SUPPLIED MATERIAL below:
[config.mk]
export PLATFORM = sky130hd
export DESIGN_NAME = if_fetch_unit
export DESIGN_NICKNAME = d
export VERILOG_FILES = /design/src/rtl/if_fetch_unit.sv
export SDC_FILE = /design/constraint.sdc
export NUM_CORES = 1
export LEC_CHECK = 0
export CAP_MARGIN = 0
export CELL_PAD_IN_SITES_DETAIL_PLACEMENT = 1
export CELL_PAD_IN_SITES_GLOBAL_PLACEMENT = 1
export CORE_MARGIN = 2
export CORE_UTILIZATION = 42
export CTS_CLUSTER_DIAMETER = 120
export DETAILED_ROUTE_END_ITERATION = 6
export HOLD_SLACK_MARGIN = 0.05
export PLACE_DENSITY_LB_ADDON = 0.08
export SLEW_MARGIN = 5
export SYNTH_ARGS = -nofsm -noshare
export SYNTH_HDL_FRONTEND = slang
export SYNTH_SLANG_ARGS = --single-unit
[constraint.sdc]
create_clock -name clk -period 8.7 [get_ports clk]
set_clock_uncertainty 0.1 [all_clocks]
set_input_delay 1.74 -clock clk [delete_from_list [all_inputs] [get_ports clk]]
set_output_delay 1.74 -clock clk [all_outputs]
set_load 0.01 [all_outputs]
[src/rtl/if_fetch_unit.sv]
// ---------------------------------------------------------------------------
// if_fetch_unit
//
// Instruction-fetch stage feeding the IF/ID pipeline register. Owns the
// program counter, runs a req/ack handshake with a variable-latency
// instruction memory and presents {pc, instruction, valid} to IF/ID.
// All outputs are registered. IF/ID writes when instr_valid && !stall.
//
// Ports:
//   clk          in   rising-edge clock
//   reset        in   asynchronous, active-high reset
//   stall        in   IF/ID not accepting; delivered outputs must hold
//   redirect     in   one-cycle pulse: flush and refetch from redirect_pc
//   redirect_pc  in   redirect target (bits [1:0] ignored)
//   imem_req     out  memory request level, high until acknowledged
//   imem_addr    out  request address, stable while imem_req is high
//   imem_ack     in   one-cycle pulse, imem_rdata valid in that cycle
//   imem_rdata   in   fetched instruction word
//   pc_out       out  PC of the delivered instruction
//   instr_out    out  delivered instruction
//   instr_valid  out  pc_out/instr_out hold a live instruction
// ---------------------------------------------------------------------------
module if_fetch_unit #(
    parameter int                    ADDR_WIDTH  = 32,
    parameter int                    INSTR_WIDTH = 32,
    parameter logic [ADDR_WIDTH-1:0] RESET_PC    = '0
) (
    input  logic                   clk,
    input  logic                   reset,
    input  logic                   stall,
    input  logic                   redirect,
    input  logic [ADDR_WIDTH-1:0]  redirect_pc,
    output logic                   imem_req,
    output logic [ADDR_WIDTH-1:0]  imem_addr,
    input  logic                   imem_ack,
    input  logic [INSTR_WIDTH-1:0] imem_rdata,
    output logic [ADDR_WIDTH-1:0]  pc_out,
    output logic [INSTR_WIDTH-1:0] instr_out,
    output logic                   instr_valid
);

    localparam logic [ADDR_WIDTH-1:0] FETCH_STEP = ADDR_WIDTH'(4);
    localparam logic [ADDR_WIDTH-1:0] ALIGN_MASK = ~ADDR_WIDTH'(3);

    // IDLE: single cycle after reset before the first request.
    // BUSY: request outstanding, result is wanted.
    // HOLD: a fetched word is parked because IF/ID is stalled; no request.
    // DROP: request outstanding but a redirect made its result stale.
    typedef enum logic [1:0] {
        IDLE = 2'd0,
        BUSY = 2'd1,
        HOLD = 2'd2,
        DROP = 2'd3
    } fetchState_t;

    fetchState_t             state_q;
    logic                    req_q;
    logic [ADDR_WIDTH-1:0]   addr_q;
    logic [ADDR_WIDTH-1:0]   pc_q;
    logic [INSTR_WIDTH-1:0]  instr_q;
    logic                    valid_q;
    logic [ADDR_WIDTH-1:0]   pendPc_q;
    logic [INSTR_WIDTH-1:0]  pendInstr_q;
    logic [ADDR_WIDTH-1:0]   target_q;

    logic [ADDR_WIDTH-1:0]   redirectAligned;
    logic [ADDR_WIDTH-1:0]   addrNext;
    logic                    slotFree;

    // Fetches are word aligned, so the low two redirect bits are dropped.
    assign redirectAligned = redirect_pc & ALIGN_MASK;
    assign addrNext        = addr_q + FETCH_STEP;

    // The output slot can take a new word if it is empty or is being
    // consumed by IF/ID in this very cycle.
    assign slotFree = !valid_q || !stall;

    // Single state machine owning every register of the stage. Redirect is
    // checked first everywhere so a flush always wins over delivery.
    always_ff @(posedge clk or posedge reset) begin
        if (reset) begin
            state_q     <= IDLE;
            req_q       <= 1'b0;
            addr_q      <= RESET_PC;
            pc_q        <= '0;
            instr_q     <= '0;
            valid_q     <= 1'b0;
            pendPc_q    <= '0;
            pendInstr_q <= '0;
            target_q    <= RESET_PC;
        end else begin
            // Baseline: a consumed or flushed instruction leaves the slot;
            // a stalled one stays. Loads below override this.
            valid_q <= valid_q && stall && !redirect;

            case (state_q)
                IDLE: begin
                    req_q   <= 1'b1;
                    state_q <= BUSY;
                    if (redirect) begin
                        target_q <= redirectAligned;
                        addr_q   <= redirectAligned;
                    end else begin
                        addr_q <= target_q;
                    end
                end

                BUSY: begin
                    if (redirect) begin
                        if (imem_ack) begin
                            // Returning word is stale; refetch right away.
                            addr_q <= redirectAligned;
                        end else begin
                            // Cannot withdraw the request, so wait it out.
                            target_q <= redirectAligned;
                            state_q  <= DROP;
                        end
                    end else if (imem_ack) begin
                        if (slotFree) begin
                            pc_q    <= addr_q;
                            instr_q <= imem_rdata;
                            valid_q <= 1'b1;
                            addr_q  <= addrNext;
                        end else begin
                            pendPc_q    <= addr_q;
                            pendInstr_q <= imem_rdata;
                            req_q       <= 1'b0;
                            state_q     <= HOLD;
                        end
                    end
                end

                HOLD: begin
                    if (redirect) begin
                        addr_q  <= redirectAligned;
                        req_q   <= 1'b1;
                        state_q <= BUSY;
                    end else if (!stall) begin
                        pc_q    <= pendPc_q;
                        instr_q <= pendInstr_q;
                        valid_q <= 1'b1;
                        addr_q  <= pendPc_q + FETCH_STEP;
                        req_q   <= 1'b1;
                        state_q <= BUSY;
                    end
                end

                DROP: begin
                    // The latest redirect wins, including one on the ack cycle.
                    if (redirect) begin
                        target_q <= redirectAligned;
                    end
                    if (imem_ack) begin
                        addr_q  <= redirect ? redirectAligned : target_q;
                        state_q <= BUSY;
                    end
                end

                default: begin
                    state_q <= IDLE;
                    req_q   <= 1'b0;
                end
            endcase
        end
    end

    assign imem_req    = req_q;
    assign imem_addr   = addr_q;
    assign pc_out      = pc_q;
    assign instr_out   = instr_q;
    assign instr_valid = valid_q;

endmodule

==> summary.md <==
| Metric | Value |
|---|---|
| CP Class | `input port to register` |
| Leading cell type in the layout, fill and taps excluded | `dfrtp_1` |
| Status | `finished clean` |
| Hold WS | `0.407 ns` |
| Input/output buffers | `164` |
| Post-synth top area cell | `dfrtp_1` |
| CP endpoint kind | `register` |
| Reg2reg end | `pc_out[22]` |
| Syn Nets | `1088` |
| Mux share of post-synthesis cell area | `0.169` |
| Switch share | `0.402` |
| Root buf cell | `clkbuf_16` |
| Min-Delay Path Class | `register to register` |
| DR pass1 iterations | `5` |
| Mapped cell area | `0.0102 sq mm` |
| Relative slew slack | `0.239` |
| Synth Area in Compound Gates | `0.135` |
| Most frequent cells in the layout | `dfrtp_1 (196), clkdlybuf4s50_1 (163), nor2_1 (107)` |
| P&R area growth vs syn | `24.2%` |
| Vias in the first global route | `8932` |
| Seq/Total Area, Yosys | `0.479` |
| Largest net degree at the start of global routing | `141` |
| Area contributors post-synth | `dfrtp_1 (48%), mux2_2 (10%), mux2i_1 (6.7%)` |
| Leak | `5.13 nW` |
| Post-layout power | `0.00453 W` |
| Simple-gate area share of the yosys netlist | `0.144` |
| CP startpoint | `stall` |
| Ys async rst share | `1.00` |
| R2r startpoint | `state_q[0]` |
| Synthesized area per cell | `10.1 sq um` |
| Reg2Reg Setup Slack | `5.49 ns` |
| WL/cell | `20.4 microns` |
| Synth Area in XOR/XNOR | `0.0308` |
| Nets | `1215` |
| Logic pwr share | `0.433` |
| CTS sink cnt | `196` |
| Final setup TNS | `0 ns` |
| Largest family of logic cells by synthesized area | `multiplexers` |
| Worst slew pin tran | `1.13 ns` |
| Worst vdd ir | `0.150 mV` |
| Initial DRC count | `493` |
| Vias per inst | `5.74` |
| Total gr overflow | `0` |
| Gpl congestion | `0.840` |
| Fin crit share | `0.472` |
| Ant diodes | `0` |
| H-tree depth | `4` |
| Resized Gates After CTS | `0` |
| Fillers | `2727` |
| Post-synth top area share | `0.479` |
| YS warnings | `0` |
| Predominant post-synthesis flop cell | `dfrtp_1` |
| Via count | `8474` |
| Routed wire length | `30.1 mm` |
| Switching pwr | `0.00182 W` |
| #FFs+latches synth | `196` |
| DIE HEIGHT | `160 microns` |
| Core area | `0.0241 sq mm` |
| CP Data Arrival Time | `4.34 ns` |
| Pwr dens | `356 mW/mm^2` |
| Remaining DRCs | `0` |
| Min Tclk post-route | `4.11 ns` |
| Cells on worst reg2reg path | `7` |
| Synth cell types | `64` |
| Crit path max fanout | `34` |
| RSZ-0062 raised after global routing | `false` |
| EDFF count, synth | `0` |
| Max cap viols | `0` |
| Clock Path Buffers | `2` |
| Pins Over Slew Limit | `0` |
| Die W | `160 microns` |
| Tot GR Track Use | `0.240` |
| Initial core utilization | `0.425` |
| Initial antenna violation count | `0` |
| Row count | `57` |
| Antenna Nets Post-Route | `0` |
| # Post-CTS Setup Buffers | `0` |
| Count of final setup violators | `0` |
| First-pass GRT wire length | `48.9 mm` |
| Clk_lat worst skew | `0.44 ns` |
| Sequential share of power | `0.386` |
| Worst-path clk slew | `0.07 ns` |
| Syn Inst Count | `1013` |
| Io pins | `167` |
| Hold-fix buffers, CTS | `0` |
| CTS tree | `yes` |
| FMAX | `243 MHz` |
| Crit path capture | `pendInstr_q[5]` |
| Adder-cell area share of the yosys netlist | `0.00733` |
| Total CTS buffers | `17` |
| Internal power | `0.00271 W` |
| Share of layout cells above drive strength 1 | `0.135` |
| Clock share of power | `0.181` |
| Die ar. | `0.0256 sq mm` |
| Startpoint Class | `input port` |
| Worst path required time | `8.93 ns` |
| Final Hold Fails | `0` |
| Final HPWL DP | `19.8 mm` |
[layout make-up]
cell class	instances	area [sq um]	area share
clock inverters	14	165	0.0130
inverters	14	60.1	0.00472
repair buffers	177	1730	0.136
flip-flops and latches	196	4900	0.386
well taps	324	405	0.0319
clock buffers	18	439	0.0345
multi-input cells	734	5000	0.394
[registers in the layout, summed over array words and instances, names as in the netlist]
name	cells
instr_valid	1
pendPc_q	32
target_q	32
instr_out	32
pendInstr_q	32
imem_req	1
pc_out	32
imem_addr	32
state_q	2
[kinds of logic after synthesis]
kind of cell	after synthesis
multiplexers	161
AND/OR/NAND/NOR	301
flip-flops	196
AO/OA/AOI/OAI	230
buffers and inverters	83
adder cells (fa/ha/maj)	6
XOR/XNOR	36
[routing by layer]
| metal | global-route usage | vias up | share of wire |
|---|---|---|---|
| li1 | - | 3920 | - |
| met2 | 0.409 | 232 | 0.49 |
| met1 | 0.308 | 4281 | 0.43 |
| met5 | 0 | - | 0 |
| met4 | 0.0778 | 0 | 0.022 |
| met3 | 0.0478 | 41 | 0.054 |
[power groups by stage]
stage | clock network, W | registers (W) | logic [W]
2_1_floorplan | 0 | 0.00172 | 0.00111
3_3_place_gp | 0 | 0.00174 | 0.00192
3_5_place_dp | 0 | 0.00176 | 0.00197
4_1_cts | 0.000836 | 0.00175 | 0.00198
5_1_grt | 0.000867 | 0.00182 | 0.00215
6_report | 0.000817 | 0.00175 | 0.00196
[worst min-delay path by stage]
stage | to | cells after the start | from
after global routing | pendInstr_q[0] | 1 | pendInstr_q[0]
after floorplan | target_q[0] | 1 | target_q[0]
after detailed placement | target_q[29] | 1 | target_q[29]
final | target_q[29] | 1 | target_q[29]
after CTS | target_q[29] | 1 | target_q[29]
after global placement | target_q[1] | 1 | target_q[1]
[stage by stage]
step | std cells | utilization | setup WS [ns] | instance area, sq um
floorplan | 1013 | - | 1.52 | 10200
global placement | 1445 | 0.502 | 4.13 | 12100
detailed placement | 1445 | 0.502 | 4.09 | 12100
CTS | 1477 | 0.527 | 4.55 | 12700
global route | 1477 | 0.527 | 4.41 | 12700
finish | 1477 | 0.527 | 4.59 | 12700
[cells in the mapped netlist, drive strengths merged (9+ instances only)]
cell type    n
inv         14
nand4       23
and3        13
buf         10
o22ai       10
o21ai       51
nand3       33
nor2       108
a211oi       9
nor4        10
mux2        92
xnor2       23
clkbuf      59
dfrtp      196
mux2i       69
a21oi       96
xor2        13
nor3        20
o31ai       15
nand2       64
a31oi       11
[critical path: stages]
cell and delay, ns:
clkdlybuf4s50_1 0.57, nand3_1 0.20, nor2_1 0.08, nand2_2 0.75, buf_4 0.57, mux2_2 0.39
(Power assumes the default switching activity.)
End of SUPPLIED MATERIAL.
HOW TO COMPLETE THIS TASK: In exact wording, restate the lines of the data above from the first through the one holding "export CTS_CLUSTER_DIAMETER = 120", and stop after that line.

WORKED SOLUTION:
[config.mk]
export PLATFORM = sky130hd
export DESIGN_NAME = if_fetch_unit
export DESIGN_NICKNAME = d
export VERILOG_FILES = /design/src/rtl/if_fetch_unit.sv
export SDC_FILE = /design/constraint.sdc
export NUM_CORES = 1
export LEC_CHECK = 0
export CAP_MARGIN = 0
export CELL_PAD_IN_SITES_DETAIL_PLACEMENT = 1
export CELL_PAD_IN_SITES_GLOBAL_PLACEMENT = 1
export CORE_MARGIN = 2
export CORE_UTILIZATION = 42
export CTS_CLUSTER_DIAMETER = 120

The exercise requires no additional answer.